Epic fantasy author M. Edward McNally is a North Carolinian of Irish/Mexican extraction. He has a Masters in English Lit from ISU and Russian/East European History from ASU. He grew up mostly in the Midwest along I-35 northbound (KS, IA, MN), and now resides in the scrub brush surrounding Phoenix AZ, where the scorpions and javelinas play. Learn more about Ed at his blog, and his Amazon author page.

22 thoughts on “Ed’s Casual Friday: You are here. (Maps and stories)”

  1. I can identify with the uncool kids, too. Used to pore over a World Atlas when I was a kid. That and a Thesaurus. Okay, I'm doomed, I know. But I totally get this, Ed. Is the above image from The Sable City?

    1. I've got an "Atlas of World History" I still pour over, goes from the spread of Neanderthal remains through the Gulf War, love that thing. 😉

      Yes, that's a corner of the map in the Sable City where about half of Book I plays out. Also for Book II, which covers the Battle of Eldford and the Siege of Chengdea.

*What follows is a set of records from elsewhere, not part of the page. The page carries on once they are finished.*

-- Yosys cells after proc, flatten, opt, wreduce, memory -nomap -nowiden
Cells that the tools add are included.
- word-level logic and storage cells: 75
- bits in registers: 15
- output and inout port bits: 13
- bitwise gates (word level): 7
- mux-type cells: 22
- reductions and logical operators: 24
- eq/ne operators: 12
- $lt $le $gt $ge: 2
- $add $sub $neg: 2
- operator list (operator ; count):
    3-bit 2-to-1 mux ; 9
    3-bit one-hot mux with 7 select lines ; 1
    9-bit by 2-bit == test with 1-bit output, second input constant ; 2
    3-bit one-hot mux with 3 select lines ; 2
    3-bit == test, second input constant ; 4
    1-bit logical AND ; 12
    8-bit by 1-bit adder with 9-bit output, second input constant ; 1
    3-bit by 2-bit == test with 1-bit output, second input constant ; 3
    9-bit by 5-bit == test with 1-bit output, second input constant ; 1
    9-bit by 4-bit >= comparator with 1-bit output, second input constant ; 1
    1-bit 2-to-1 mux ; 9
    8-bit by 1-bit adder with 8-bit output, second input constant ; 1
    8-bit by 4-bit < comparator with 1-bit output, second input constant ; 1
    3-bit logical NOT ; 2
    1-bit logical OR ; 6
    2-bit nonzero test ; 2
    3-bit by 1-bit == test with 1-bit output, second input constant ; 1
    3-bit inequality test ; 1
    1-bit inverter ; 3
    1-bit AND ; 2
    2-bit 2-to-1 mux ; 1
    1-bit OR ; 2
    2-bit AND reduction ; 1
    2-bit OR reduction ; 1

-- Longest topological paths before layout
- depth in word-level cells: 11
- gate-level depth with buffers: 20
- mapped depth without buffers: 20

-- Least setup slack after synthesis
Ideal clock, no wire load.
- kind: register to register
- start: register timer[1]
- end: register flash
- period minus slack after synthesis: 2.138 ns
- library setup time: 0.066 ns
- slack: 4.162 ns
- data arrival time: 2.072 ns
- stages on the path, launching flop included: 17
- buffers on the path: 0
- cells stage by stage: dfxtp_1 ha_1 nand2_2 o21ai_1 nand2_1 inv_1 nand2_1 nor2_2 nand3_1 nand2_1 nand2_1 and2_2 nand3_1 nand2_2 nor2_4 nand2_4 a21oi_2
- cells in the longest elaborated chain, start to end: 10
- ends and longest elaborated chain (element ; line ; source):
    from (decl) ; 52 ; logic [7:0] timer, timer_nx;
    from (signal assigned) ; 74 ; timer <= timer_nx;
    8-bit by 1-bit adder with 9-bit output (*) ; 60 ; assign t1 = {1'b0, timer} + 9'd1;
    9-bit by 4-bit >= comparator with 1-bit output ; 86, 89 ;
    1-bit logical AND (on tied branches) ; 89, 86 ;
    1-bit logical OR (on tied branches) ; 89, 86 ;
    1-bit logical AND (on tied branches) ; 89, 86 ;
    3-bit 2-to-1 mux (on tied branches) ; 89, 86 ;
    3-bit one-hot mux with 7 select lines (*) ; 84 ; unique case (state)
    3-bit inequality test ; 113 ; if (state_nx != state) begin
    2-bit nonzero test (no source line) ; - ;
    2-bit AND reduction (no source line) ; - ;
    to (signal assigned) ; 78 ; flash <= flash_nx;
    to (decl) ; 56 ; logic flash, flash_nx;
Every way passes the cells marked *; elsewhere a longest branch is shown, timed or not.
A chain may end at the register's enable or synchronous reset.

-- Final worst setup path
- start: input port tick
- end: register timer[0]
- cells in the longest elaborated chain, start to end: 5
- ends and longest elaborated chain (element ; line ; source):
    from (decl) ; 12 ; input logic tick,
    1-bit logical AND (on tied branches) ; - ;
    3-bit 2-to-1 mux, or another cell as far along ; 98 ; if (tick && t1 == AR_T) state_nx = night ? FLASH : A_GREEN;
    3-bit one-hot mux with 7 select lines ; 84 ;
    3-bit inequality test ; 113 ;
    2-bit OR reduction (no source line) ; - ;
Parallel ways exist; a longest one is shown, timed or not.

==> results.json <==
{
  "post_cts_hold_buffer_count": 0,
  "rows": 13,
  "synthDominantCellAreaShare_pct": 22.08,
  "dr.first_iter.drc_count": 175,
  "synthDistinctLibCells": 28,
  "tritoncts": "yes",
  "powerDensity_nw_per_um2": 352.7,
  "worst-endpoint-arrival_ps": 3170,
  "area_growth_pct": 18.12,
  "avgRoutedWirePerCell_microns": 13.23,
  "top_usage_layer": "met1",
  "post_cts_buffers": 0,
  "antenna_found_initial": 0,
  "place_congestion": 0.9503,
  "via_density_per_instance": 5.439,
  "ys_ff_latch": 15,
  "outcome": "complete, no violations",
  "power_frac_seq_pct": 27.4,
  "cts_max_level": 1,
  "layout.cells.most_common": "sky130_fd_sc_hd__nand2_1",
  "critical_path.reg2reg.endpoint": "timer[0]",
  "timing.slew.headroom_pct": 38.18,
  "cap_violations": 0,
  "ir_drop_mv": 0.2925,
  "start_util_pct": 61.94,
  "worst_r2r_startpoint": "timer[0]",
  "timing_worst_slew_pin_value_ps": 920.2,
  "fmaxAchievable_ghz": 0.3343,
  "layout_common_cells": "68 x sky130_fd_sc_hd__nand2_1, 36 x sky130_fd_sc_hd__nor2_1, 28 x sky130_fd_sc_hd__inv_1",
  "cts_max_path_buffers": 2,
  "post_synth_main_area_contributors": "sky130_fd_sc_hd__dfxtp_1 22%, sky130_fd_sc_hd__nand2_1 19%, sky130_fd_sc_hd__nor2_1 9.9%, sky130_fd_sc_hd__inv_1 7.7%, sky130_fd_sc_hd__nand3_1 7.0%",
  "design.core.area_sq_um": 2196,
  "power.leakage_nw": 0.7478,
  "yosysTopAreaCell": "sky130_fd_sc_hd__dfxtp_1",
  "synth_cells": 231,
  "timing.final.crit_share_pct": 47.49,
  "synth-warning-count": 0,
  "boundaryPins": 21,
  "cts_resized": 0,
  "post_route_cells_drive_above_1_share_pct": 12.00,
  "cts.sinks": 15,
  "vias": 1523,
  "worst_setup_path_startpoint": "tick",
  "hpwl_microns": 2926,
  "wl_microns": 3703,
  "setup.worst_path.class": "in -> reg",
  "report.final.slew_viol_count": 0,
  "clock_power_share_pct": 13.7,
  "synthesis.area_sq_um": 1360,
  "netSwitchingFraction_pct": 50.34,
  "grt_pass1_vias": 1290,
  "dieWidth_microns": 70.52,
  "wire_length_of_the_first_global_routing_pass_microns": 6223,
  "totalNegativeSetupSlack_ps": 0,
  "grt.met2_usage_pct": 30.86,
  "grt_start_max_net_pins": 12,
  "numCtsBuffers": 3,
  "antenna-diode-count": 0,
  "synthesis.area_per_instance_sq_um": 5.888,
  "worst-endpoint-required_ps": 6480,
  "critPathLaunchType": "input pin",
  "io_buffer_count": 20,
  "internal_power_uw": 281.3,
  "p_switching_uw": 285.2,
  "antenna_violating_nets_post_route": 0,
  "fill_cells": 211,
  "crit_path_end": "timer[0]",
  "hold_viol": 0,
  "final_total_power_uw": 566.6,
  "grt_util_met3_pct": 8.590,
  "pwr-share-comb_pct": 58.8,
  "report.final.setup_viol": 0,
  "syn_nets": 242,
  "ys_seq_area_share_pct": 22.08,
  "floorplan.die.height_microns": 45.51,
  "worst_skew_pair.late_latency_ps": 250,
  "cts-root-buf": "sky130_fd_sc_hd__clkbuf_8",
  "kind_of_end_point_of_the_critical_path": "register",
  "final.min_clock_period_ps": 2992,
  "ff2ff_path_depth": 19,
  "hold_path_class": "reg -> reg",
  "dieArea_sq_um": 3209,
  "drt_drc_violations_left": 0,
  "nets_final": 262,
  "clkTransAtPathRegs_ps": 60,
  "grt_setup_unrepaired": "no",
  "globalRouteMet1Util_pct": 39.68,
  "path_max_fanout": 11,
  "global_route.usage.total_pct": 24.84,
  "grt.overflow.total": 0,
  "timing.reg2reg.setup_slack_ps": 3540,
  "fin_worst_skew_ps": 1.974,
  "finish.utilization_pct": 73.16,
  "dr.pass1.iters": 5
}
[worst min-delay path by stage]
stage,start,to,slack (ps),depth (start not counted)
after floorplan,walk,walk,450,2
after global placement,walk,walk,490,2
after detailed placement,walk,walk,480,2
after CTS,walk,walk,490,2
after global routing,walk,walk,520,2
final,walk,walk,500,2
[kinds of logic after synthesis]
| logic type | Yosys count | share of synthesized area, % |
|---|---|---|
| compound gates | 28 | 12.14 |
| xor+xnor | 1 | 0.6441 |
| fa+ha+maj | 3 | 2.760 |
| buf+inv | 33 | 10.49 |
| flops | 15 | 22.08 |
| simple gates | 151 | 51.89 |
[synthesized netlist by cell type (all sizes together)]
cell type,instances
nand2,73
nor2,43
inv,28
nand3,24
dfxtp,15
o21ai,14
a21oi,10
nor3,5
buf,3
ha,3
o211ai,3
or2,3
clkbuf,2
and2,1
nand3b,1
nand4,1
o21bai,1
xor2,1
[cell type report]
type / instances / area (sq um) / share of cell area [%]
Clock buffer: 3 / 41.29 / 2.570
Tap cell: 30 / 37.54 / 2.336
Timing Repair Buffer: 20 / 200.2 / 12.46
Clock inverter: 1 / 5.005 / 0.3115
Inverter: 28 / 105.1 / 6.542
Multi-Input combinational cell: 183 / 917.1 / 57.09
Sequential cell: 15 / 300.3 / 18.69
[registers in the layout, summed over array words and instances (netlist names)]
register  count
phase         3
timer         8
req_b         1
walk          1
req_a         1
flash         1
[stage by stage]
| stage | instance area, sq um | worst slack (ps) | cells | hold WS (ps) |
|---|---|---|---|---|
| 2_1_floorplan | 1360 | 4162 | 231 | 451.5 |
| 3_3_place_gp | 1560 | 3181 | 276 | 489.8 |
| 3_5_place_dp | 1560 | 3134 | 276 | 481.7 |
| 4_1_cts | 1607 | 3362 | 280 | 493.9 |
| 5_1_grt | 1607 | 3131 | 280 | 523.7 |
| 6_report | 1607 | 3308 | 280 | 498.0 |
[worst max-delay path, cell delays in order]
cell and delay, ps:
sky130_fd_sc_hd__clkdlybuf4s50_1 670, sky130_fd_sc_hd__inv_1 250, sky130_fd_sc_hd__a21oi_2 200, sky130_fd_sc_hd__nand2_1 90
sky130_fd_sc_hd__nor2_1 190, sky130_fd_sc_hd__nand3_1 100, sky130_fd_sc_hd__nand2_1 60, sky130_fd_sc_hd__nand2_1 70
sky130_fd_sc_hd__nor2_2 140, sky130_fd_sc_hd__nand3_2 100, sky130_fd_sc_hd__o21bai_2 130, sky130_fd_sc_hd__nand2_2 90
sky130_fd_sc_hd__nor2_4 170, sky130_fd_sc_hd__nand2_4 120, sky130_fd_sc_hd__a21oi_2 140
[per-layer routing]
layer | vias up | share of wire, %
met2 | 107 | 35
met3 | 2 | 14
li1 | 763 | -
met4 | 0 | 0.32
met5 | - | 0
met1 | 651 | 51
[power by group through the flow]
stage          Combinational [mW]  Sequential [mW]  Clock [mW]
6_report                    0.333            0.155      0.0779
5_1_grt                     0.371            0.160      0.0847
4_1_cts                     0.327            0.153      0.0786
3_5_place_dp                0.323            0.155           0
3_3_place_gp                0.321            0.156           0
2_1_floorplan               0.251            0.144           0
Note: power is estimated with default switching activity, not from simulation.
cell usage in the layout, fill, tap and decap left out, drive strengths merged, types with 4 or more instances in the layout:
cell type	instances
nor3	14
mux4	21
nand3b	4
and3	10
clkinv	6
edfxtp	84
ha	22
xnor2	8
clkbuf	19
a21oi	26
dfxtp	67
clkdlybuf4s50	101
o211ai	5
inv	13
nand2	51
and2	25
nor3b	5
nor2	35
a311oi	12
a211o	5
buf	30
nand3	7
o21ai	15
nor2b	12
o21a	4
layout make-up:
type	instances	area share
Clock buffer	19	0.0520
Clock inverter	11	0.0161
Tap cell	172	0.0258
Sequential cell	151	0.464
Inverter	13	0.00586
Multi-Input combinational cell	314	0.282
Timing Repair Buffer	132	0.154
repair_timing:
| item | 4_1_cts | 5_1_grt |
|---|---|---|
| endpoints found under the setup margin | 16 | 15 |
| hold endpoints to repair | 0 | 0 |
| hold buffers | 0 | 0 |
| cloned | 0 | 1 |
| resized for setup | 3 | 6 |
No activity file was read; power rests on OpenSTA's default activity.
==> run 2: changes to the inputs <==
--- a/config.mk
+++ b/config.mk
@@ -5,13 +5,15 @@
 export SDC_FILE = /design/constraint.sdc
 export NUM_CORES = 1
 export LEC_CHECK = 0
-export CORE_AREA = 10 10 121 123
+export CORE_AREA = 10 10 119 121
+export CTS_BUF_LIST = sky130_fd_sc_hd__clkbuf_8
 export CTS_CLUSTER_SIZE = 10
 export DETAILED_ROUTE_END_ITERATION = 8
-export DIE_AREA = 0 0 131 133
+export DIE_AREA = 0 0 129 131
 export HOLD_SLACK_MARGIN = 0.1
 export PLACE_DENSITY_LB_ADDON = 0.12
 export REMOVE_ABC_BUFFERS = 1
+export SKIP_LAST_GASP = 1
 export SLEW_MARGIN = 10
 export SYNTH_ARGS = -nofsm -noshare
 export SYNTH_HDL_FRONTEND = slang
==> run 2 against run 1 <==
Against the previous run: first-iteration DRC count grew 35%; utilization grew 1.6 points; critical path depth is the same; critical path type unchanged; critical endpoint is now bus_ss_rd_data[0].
==> config.mk <==
export PLATFORM = sky130hd
export DESIGN_NAME = rrf_tag_alloc
export DESIGN_NICKNAME = d
export VERILOG_FILES = /design/src/rtl/rrf_tag_alloc.sv
export SDC_FILE = /design/constraint.sdc
export NUM_CORES = 1
export LEC_CHECK = 0
export CAP_MARGIN = 20
export CORE_MARGIN = 8
export CORE_UTILIZATION = 41
export CTS_BUF_LIST = sky130_fd_sc_hd__clkbuf_16
export DETAILED_ROUTE_END_ITERATION = 7
export GPL_ROUTABILITY_DRIVEN = 1
export PLACE_DENSITY = 0.78
export SKIP_CTS_REPAIR_TIMING = 1
export SLEW_MARGIN = 40
export SYNTH_ARGS = -nofsm -noshare
export SYNTH_HDL_FRONTEND = slang
export SYNTH_SLANG_ARGS = --single-unit
==> constraint.sdc <==
create_clock -name clk -period 4.15 [get_ports clk]
set_input_delay 0.6225 -clock clk [delete_from_list [all_inputs] [get_ports clk]]
set_output_delay 0.6225 -clock clk [all_outputs]
set_load 0.01 [all_outputs]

      1. I'd like that book. I love weird anomalies, too, like Point Roberts, WA. I mean, how did *that* happen? Sable City, Book 1 was on my to-read list, but now that map has bumped it higher. 😉

  2. I love old maps more than current ones. I ought to have put a map in my series but somehow couldn't get it right so I gave up. Maybe I'll give it another go for the third book.

    1. Yvonne, yes, I had the same problem when I first uploaded that first book. Couldn't figure out how to get a map within the text, so wound up using one as the original cover (which didn't look real good). Luckily the formatter I use now helped me out with it, and it's not as hard as it seemed. At least, not for her, I'm still lost. 😉

  3. Why is it that it always takes someone to show you the obvious? I'm a terrible map maker but like you I need to 'see' the world in which my characters live so I have 'wasted' a great deal of time drawing maps.

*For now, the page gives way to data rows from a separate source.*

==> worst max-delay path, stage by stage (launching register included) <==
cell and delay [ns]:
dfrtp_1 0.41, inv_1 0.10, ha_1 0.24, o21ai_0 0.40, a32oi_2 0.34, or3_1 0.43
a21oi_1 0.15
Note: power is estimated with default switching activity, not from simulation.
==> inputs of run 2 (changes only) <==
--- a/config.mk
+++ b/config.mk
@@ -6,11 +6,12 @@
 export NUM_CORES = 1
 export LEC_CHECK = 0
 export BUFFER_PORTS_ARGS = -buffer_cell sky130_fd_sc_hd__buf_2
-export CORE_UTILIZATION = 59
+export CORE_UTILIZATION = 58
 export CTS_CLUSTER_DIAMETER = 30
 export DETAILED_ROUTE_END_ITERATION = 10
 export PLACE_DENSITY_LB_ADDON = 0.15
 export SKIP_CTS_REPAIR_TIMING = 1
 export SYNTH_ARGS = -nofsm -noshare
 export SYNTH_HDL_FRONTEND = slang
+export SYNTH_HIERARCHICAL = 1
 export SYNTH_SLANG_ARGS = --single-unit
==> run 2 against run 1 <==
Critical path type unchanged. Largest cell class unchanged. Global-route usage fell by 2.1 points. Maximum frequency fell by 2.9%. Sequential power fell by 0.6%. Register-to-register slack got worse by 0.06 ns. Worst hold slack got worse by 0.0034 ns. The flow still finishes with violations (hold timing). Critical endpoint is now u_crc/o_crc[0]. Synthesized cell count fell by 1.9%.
===== config.mk =====
export PLATFORM = sky130hd
export DESIGN_NAME = mult_seq_param
export DESIGN_NICKNAME = d
export VERILOG_FILES = /design/src/rtl/mult_seq_param.sv
export SDC_FILE = /design/constraint.sdc
export NUM_CORES = 1
export LEC_CHECK = 0
export CORE_ASPECT_RATIO = 2
export CORE_MARGIN = 10
export CORE_UTILIZATION = 37
export CTS_CLUSTER_DIAMETER = 100
export DETAILED_ROUTE_END_ITERATION = 16
export PLACE_DENSITY_LB_ADDON = 0.1
export SLEW_MARGIN = 15
export SYNTH_ARGS = -nofsm -noshare
export SYNTH_HDL_FRONTEND = slang
export SYNTH_SLANG_ARGS = --single-unit

===== constraint.sdc =====
create_clock -name clock_sign -period 5.1 [get_ports clock_sign]
set_clock_uncertainty 0.1 [all_clocks]
set_input_delay 0.765 -clock clock_sign [delete_from_list [all_inputs] [get_ports clock_sign]]
set_output_delay 0.765 -clock clock_sign [all_outputs]
set_load 0.1 [all_outputs]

    Until just this moment I thought it must be some failure of imagination on my part, or perhaps just that I'm getting older and can't keep everything in memory at once. Thank you for showing me that drawing maps is a worthy and even necessary part of letting the creativity flow.

    1. Meeks,

      Really, I'm a terrible mapmaker too, as far as that goes. My handwriting is awful, can't really draw, but by scanning my rough maps into a comp and just using "Paint" to cut and paste tiny mountains and little trees, and putting place names in text after erasing the handwriting, they come out looking…at least presentable, as the above. There is mapping software, too, but if you're a bit low-tech as I am, might be worth trying that method out. 🙂

  4. Ed, I love all of your books. Your maps astound me. It's so cool to see these places I'm visiting in my mind drawn out on paper, er…a computer screen.

  5. My parents plastered my walls with maps when I was in junior high after I suggested that Spain was the capital of France. So I had never liked maps until this post. I may go back and actually look at the ones in the front of my Tolkien books now.